54° Dumping

Se c’è una cosa che riesce davvero a unire gli italiani, più del calcio, delle lamentele sul meteo e persino delle code in posta, è la pasta. Ma attenzione, non una qualsiasi. Qui si parla della regina incontrastata della cucina romana: sua maestà la Pasta alla Gricia. Un piatto che sembra semplice, ma che è in realtà un campo minato gastronomico. Basta nominarla per scatenare un dibattito più acceso di un consiglio comunale durante un blackout. Il tavolo è imbandito, il vino gira come se fosse una puntata speciale di Superquark e, inevitabilmente, parte la domanda che divide più della politica:
“Ma voi la Gricia la fate con il guanciale o con la pancetta?” Ed eccolo lì, il purista della tavolata, che si alza in piedi con il guanciale in mano come se fosse la spada nella roccia: “Solo guanciale, ragazzi! La pancetta è per i deboli!” Occhi sbarrati, tono da inquisitore, sguardo che non ammette repliche. Dall’altro lato, il pragmatico, con la pancetta nel piatto e un sorrisetto ironico:
“Ma dai, la pancetta è più facile da trovare… e poi, chi se ne frega? A me piace!” E a quel punto la discussione prende fuoco come l’olio nel wok di uno chef distratto. Ogni boccone è accompagnato da un sorso di vino — rigorosamente servito in una tazza bianca con la gloriosa scritta “DumpClub64”, ormai mezza scolorita ma ancora fiera, stampata in Comic Sans come Dio (e gli anni ’90) comandano. Dopo qualche giro di brindisi, inevitabilmente qualcuno parte con il classico excursus su come la Gricia sia nata tra i pastori abruzzesi. E subito altri si lanciano in dibattiti degni di una conferenza TED sulla stagionatura del pecorino romano:
“Se non è stagionato, non vale nemmeno la pena di metterlo in pentola!” Annuiscono tutti, con lo stesso fervore con cui un tempo si difendeva Street Fighter II contro Mortal Kombat. E a quel punto, succede sempre la stessa magia: la tavolata si trasforma in un crocevia culturale tra carbonari e retrogamer. Un culto segreto. Una confraternita a metà tra una sagra paesana e un LAN party del 1988. Sono loro. Quelli che mangiano Gricia e sorseggiano nostalgia a 8 bit. Chi sono costoro? Sono i membri del DumpClub64. Gli ultimi baluardi di una generazione che ha salvato principi con caschi da motociclista, sconfitto draghi che sembravano tartarughe rotte e che ancora oggi sussurrano “LOAD”*”,8,1” con la stessa solennità del Padre Nostro. Mentre il pecorino si fonde col guanciale, si raccontano imprese leggendarie: come quella volta che a Summer Games hanno perso l’uso del polso per tre giorni. O il trauma collettivo di Impossible Mission, con tanto di bestemmie su pixel e collisioni maledette. Nel loro mondo, il Commodore 64 non è un computer. È un oracolo beige che gracchia emozioni con il SID chip e profuma di plastica cotta e gloria. “Ti ricordi The Great Giana Sisters?”, chiede uno, mentre si scola il terzo caffè dalla sua tazza DumpClub64 (che ormai sa più di ricordi che di arabica).
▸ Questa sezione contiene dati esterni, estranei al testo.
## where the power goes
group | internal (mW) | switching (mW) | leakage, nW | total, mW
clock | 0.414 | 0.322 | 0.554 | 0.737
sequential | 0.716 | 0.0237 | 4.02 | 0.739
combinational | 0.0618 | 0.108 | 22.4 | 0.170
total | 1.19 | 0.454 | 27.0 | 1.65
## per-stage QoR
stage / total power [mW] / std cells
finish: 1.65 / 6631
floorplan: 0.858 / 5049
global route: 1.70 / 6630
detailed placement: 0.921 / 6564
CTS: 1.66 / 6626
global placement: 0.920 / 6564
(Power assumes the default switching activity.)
===== src/cache_pkg.sv =====
package cache_pkg;

    typedef logic [31:0] word;
    typedef logic [3:0]  axi_id;
    typedef logic [3:0]  axi_len;    // AXI3 burst length field

    // read burst owners that the R channel checks again
    localparam axi_id axi_id_instr = 4'd0;
    localparam axi_id axi_id_data  = 4'd1;

    localparam int BYTE_OFFSET_BITS = 2;    // 4-byte beats

    localparam int LINE_WORDS_DEFAULT       = 16;
    localparam int ICACHE_LINES_DEFAULT     = 64;
    localparam int WRITE_FIFO_DEPTH_DEFAULT = 8;

endpackage

===== src/mem_read.sv =====
`timescale 1ns/1ps

module mem_read #(
    parameter int LINE_WORDS = cache_pkg::LINE_WORDS_DEFAULT
) (
    input  logic              i_clk,
    input  logic              i_rst,
    input  logic              i_refill_req,
    input  cache_pkg::word    i_refill_addr,
    output logic              o_fill_valid,
    output cache_pkg::word    o_fill_data,
    output logic              o_fill_last,
    input  logic              i_iu_req,
    input  cache_pkg::word    i_iu_addr,
    output logic              o_iu_valid,
    output cache_pkg::word    o_iu_data,
    input  logic              i_du_req,
    input  cache_pkg::word    i_du_addr,
    output logic              o_du_valid,
    output cache_pkg::word    o_du_data,
    input  logic              i_write_empty,
    output logic              o_idle,
    output cache_pkg::axi_id  o_arid,
    output cache_pkg::word    o_araddr,
    output cache_pkg::axi_len o_arlen,
    output logic              o_arvalid,
    input  logic              i_arready,
    input  cache_pkg::axi_id  i_rid,
    input  cache_pkg::word    i_rdata,
    input  logic              i_rlast,
    input  logic              i_rvalid,
    output logic              o_rready
);
    import cache_pkg::*;

    localparam axi_len LINE_LEN = axi_len'(LINE_WORDS - 1);

    typedef enum logic [1:0] {
        S_IDLE,
        S_AR,
        S_R
    } state_t;

    typedef enum logic [1:0] {
        SRC_FILL,
        SRC_IU,
        SRC_DU
    } src_t;

    state_t r_state;
    src_t   r_src;
    logic   r_busy;    // answer cycle
    logic   w_du_go;
    logic   w_beat;
    logic   w_done;

    assign w_du_go = i_du_req && i_write_empty;    // no read overtakes a posted write
    assign w_beat  = o_rready && i_rvalid && (i_rid == o_arid);
    assign w_done  = w_beat && i_rlast;

    assign o_rready     = (r_state == S_R);
    assign o_idle       = (r_state == S_IDLE) && !r_busy;
    assign o_fill_valid = w_beat && (r_src == SRC_FILL);
    assign o_fill_data  = i_rdata;
    assign o_fill_last  = i_rlast;

    always_ff @(posedge i_clk) begin
        if (i_rst) begin
            r_state    <= S_IDLE;
            r_busy     <= 1'b0;
            o_arvalid  <= 1'b0;
            o_iu_valid <= 1'b0;
            o_du_valid <= 1'b0;
        end else begin
            r_busy     <= 1'b0;
            o_iu_valid <= 1'b0;
            o_du_valid <= 1'b0;
            case (r_state)
                S_IDLE: begin
                    if (!r_busy && (w_du_go || i_refill_req || i_iu_req)) begin
                        r_state   <= S_AR;
                        o_arvalid <= 1'b1;
                    end
                end
                S_AR: begin
                    if (i_arready) begin
                        o_arvalid <= 1'b0;
                        r_state   <= S_R;
                    end
                end
                S_R: begin
                    if (w_done) begin
                        r_state    <= S_IDLE;
                        r_busy     <= 1'b1;
                        o_iu_valid <= (r_src == SRC_IU);
                        o_du_valid <= (r_src == SRC_DU);
                    end
                end
                default: r_state <= S_IDLE;
            endcase
        end
    end

    // data side first, refill before uncached fetch
    always_ff @(posedge i_clk) begin
        if (r_state == S_IDLE && !r_busy) begin
            if (w_du_go) begin
                r_src    <= SRC_DU;
                o_arid   <= axi_id_data;
                o_araddr <= i_du_addr;
                o_arlen  <= '0;
            end else if (i_refill_req) begin
                r_src    <= SRC_FILL;
                o_arid   <= axi_id_instr;
                o_araddr <= i_refill_addr;
                o_arlen  <= LINE_LEN;
            end else begin
                r_src    <= SRC_IU;
                o_arid   <= axi_id_instr;
                o_araddr <= i_iu_addr;
                o_arlen  <= '0;
            end
        end
        if (w_done && r_src == SRC_IU) begin
            o_iu_data <= i_rdata;
        end
        if (w_done && r_src == SRC_DU) begin
            o_du_data <= i_rdata;
        end
    end

endmodule


===== config.mk =====
export PLATFORM = sky130hd
export DESIGN_NAME = mem_read
export DESIGN_NICKNAME = d
export VERILOG_FILES = /design/src/cache_pkg.sv /design/src/mem_read.sv
export SDC_FILE = /design/constraint.sdc
export NUM_CORES = 1
export LEC_CHECK = 0
export ABC_AREA = 1
export BUFFER_PORTS_ARGS = -buffer_cell sky130_fd_sc_hd__buf_2
export CORE_MARGIN = 10
export CORE_UTILIZATION = 45
export CTS_CLUSTER_SIZE = 25
export DETAILED_ROUTE_END_ITERATION = 12
export PLACE_DENSITY = 0.86
export SYNTH_ARGS = -nofsm -noshare
export SYNTH_HDL_FRONTEND = slang
export SYNTH_SLANG_ARGS = --single-unit

===== constraint.sdc =====
create_clock -name i_clk -period 7.9 [get_ports i_clk]
set_input_delay 0.79 -clock i_clk [delete_from_list [all_inputs] [get_ports i_clk]]
set_output_delay 0.79 -clock i_clk [all_outputs]
set_load 0.03 [all_outputs]

==> summary.txt <==
Power and ir drop
  • Maximum VDD drop: 136 uV
  • PwrDens: 219 nW/um2
  • Static leakage: around 2.7 nW
  • Total Power: roughly 1.2 mW

Worst setup path
  • CP Capture Type: output pin
  • Crit-path cells: nor3_2 -> buf_4 -> buf_2
  • CP startpoint: r_state[1]$_SDFFE_PP0P_
  • Arrival time worst endpoint: approximately 2.1 ns
  • Worst-path fanout max: 30
  • Worst r2r src: r_state[1]$_SDFFE_PP0P_
  • CP Launch Type: flip-flop
  • Worst path required time: around 7.1 ns
  • CP peak stage delay: ~0.60 ns
  • WS Path Type: reg2out
  • Crit-path slowest cell: nor3_2

Synth
  • Syn avg cell area: around 13 um2
  • Post-Syn Instances: 330
  • Synth area leader: edfxtp_1
  • Yosys cell types: 16
  • Ys Warns: 0
  • Synth top area cells: edfxtp_1, nand2_1, buf_4
  • Top-area cell type share of the netlist area: 0.717
  • Sequential element share of the synthesized area: 0.746
  • #FFs+latches synth: ~110
  • Synthesized cell area: about 4200 um2

Clock tree
  • Clock-pin slew on the worst setup and hold paths: around 0.10 ns
  • Clock sinks: ~110
  • Clock root cell: clkbuf_8
  • Post-CTS Hold Buffers: 0
  • Resize count post-CTS: 0
  • H-tree depth: 3
  • Worst skew pair latency: about 0.35 ns
  • Clock Path Buffers: 2
  • TritonCTS Buffers: 9
  • CTS tree: built
  • Postcts setup bufs: 0

Cells and area
  • Non-Filler Instances: just under 700
  • Most frequent cells in the layout: buf_2, nand2_1, edfxtp_1
  • Final net count: 718
  • Layout area overhead: 34.6%
  • Commonest non-fill, non-tap cell in the layout: buf_2
  • Layout cells sized above 1: 0.524
  • N_diodes: 0

STA
  • Setup-failing EPs final: 0
  • Final hold vios: 0
  • Rel. slew slack: 0.187
  • Pins Over Slew Limit: 0
  • Tightest Pin Transition: approximately 1.2 ns
  • Final Skew: 0.00998 ns
  • RSZ-0062 raised after global routing: false
  • Fmax: around 350 MHz
  • Fin crit share: 0.359
  • Setup TNS: 0 ns
  • Min Tclk post-route: 2.84 ns

Detailed routing
  • Antenna viol nets, final: 0
  • 1st-iter DRT viols: ~180
  • Drt pass-1 iters: 4
  • Drt total wl: between 10000 and 15000 um
  • # DRC: 0
  • Via-per-instance ratio: approximately 4.8
  • Routed wire per std cell: 18.6 um
  • Vias: between 3000 and 4000

GRT
  • Largest net degree at the start of global routing: 35
  • Vias in the first global route: around 3400
  • Overall routing resource usage: 0.171
  • Grt met3 use: 0.0878
  • Initial antenna violation count: 0
  • Met2 global-route usage: 0.314
  • Most Crowded Layer GR: met2
  • Grt met1 use: 0.157
  • Grt ovf: 0
  • Global-route wire length before repair: ~18000 um

Place
  • PortBufs: between 200 and 300
  • Dpl hpwl: around 11000 um
  • Placed cells: between 600 and 700
  • GPL Wtd Cong: 0.870

Floorplan
  • Die height: around 120 um
  • Die ar.: 13600 um2
  • Count of boundary I/O pins: 284
  • Standard-cell rows: 35
  • Placeable core area: slightly above 9000 um2
  • Die Span X: around 120 um
  • Initial Util: 0.457

Worst hold path
  • HP Start: o_arvalid$_SDFFE_PP0P_
  • Hold Crit Class: reg2reg

Outcome
  • Status: finished, final reports clean

Run
  • # Max-Cap Violations: 0
-- final cells by class --
class | count | area (um2)
inverters | 14 | 52.6
repair buffers | 282 | 1420
multi-input cells | 164 | 687
clock inverters | 7 | 92.6
clock buffers | 9 | 124
well taps | 111 | 139
fillers | 666 | 3520
flip-flops and latches | 106 | 3120
-- cells in the mapped netlist (all sizes together) --
| master | number |
|---|---|
| nor3 | 2 |
| nand2 | 110 |
| nand3 | 36 |
| dfxtp | 6 |
| inv | 14 |
| edfxtp | 100 |
| nor2 | 10 |
| o21ai | 1 |
| a21oi | 2 |
| conb | 1 |
| buf | 48 |
-- sequential cells by signal, summed over array words and instances (netlist names) --
signal      cells
o_araddr       32
o_arid          1
o_arlen         1
o_arvalid       1
o_du_data      32
o_du_valid      1
o_iu_data      32
o_iu_valid      1
r_busy          1
r_src           2
r_state         2
-- stage by stage --
stage | util | setup WS (ns) | area, um2 | hold WS (ns)
global route | 0.616 | 4.87 | 5630 | 0.505
detailed placement | 0.592 | 5.24 | 5420 | 0.469
floorplan | - | 3.64 | 4190 | 0.501
CTS | 0.616 | 4.96 | 5630 | 0.484
global placement | 0.592 | 5.30 | 5420 | 0.453
finish | 0.616 | 5.06 | 5630 | 0.483
-- routing by layer --
| layer | part of all wire | vias to the layer above |
|---|---|---|
| met2 | 0.52 | 237 |
| met3 | 0.13 | 24 |
| met1 | 0.33 | 1520 |
| met5 | 0 | - |
| met4 | 0.019 | 0 |
| li1 | - | 1568 |
-- cells by family after synthesis --
family                 Yosys count  synth area share
AO/OA/AOI/OAI                    3           0.00359
other                            1          0.000896
buffers and inverters           62            0.0933
flip-flops                     106             0.746
AND/OR/NAND/NOR                158             0.156
-- critical path: cells and delay by family (launching register included) --
kind                   cells  cell delay (ns)
buffers and inverters      2             0.73
flip-flops                 1             0.35
AND/OR/NAND/NOR            1             0.60
-- where the power goes --
group	switching, mW	leakage, nW	internal [mW]
clock	0.194	0.109	0.156
sequential	0.00924	0.992	0.654
combinational	0.158	1.55	0.0645
-- worst paths after layout --
| check | slack (ns) | cells after the start | endpoint |
|---|---|---|---|
| hold / removal | 0.48 | 2 | o_arvalid$_SDFFE_PP0P_ |
| setup reg to reg | 5.73 | 6 | o_iu_data[9]$_DFFE_PP_ |
| hold reg to reg | 0.48 | 2 | o_arvalid$_SDFFE_PP0P_ |
| setup / recovery | 5.06 | 3 | o_idle |
Power figures use the tool's default switching activity.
“Altro che Mario Bros! Quelle sorelle avevano le palle… e pure i bug!” E poi, immancabilmente, compare lui: il joystick QuickShot. Lo appoggiano in mezzo al tavolo, tra le briciole di pecorino e i bicchieri mezzi pieni, come un cimelio sacro. Qualcuno lo afferra, preme un pulsante, e lo sfrigolio è più rumoroso di un martello pneumatico. “Stay a while, stay forever!” gracchia una voce. Scatta l’applauso. Qualcuno si commuove. Alla fine, il segreto del DumpClub64 è tutto lì: unire due patrimoni dell’umanità — la cucina romana e il gaming vintage. Un mondo in cui il guanciale si fonde con la RAM, il pecorino si scioglie come una cartuccia appena soffiata, e dove la Gricia viene sempre, rigorosamente… caricata da nastro. E tu? Hai mai finito Bruce Lee senza perdere una vita, mentre con l’altra mano infilavi la forchetta nella pasta? Se sì, sei dei nostri. Se no, ti aspettiamo. Porta il pecorino. E lascia perdere il Wi-Fi.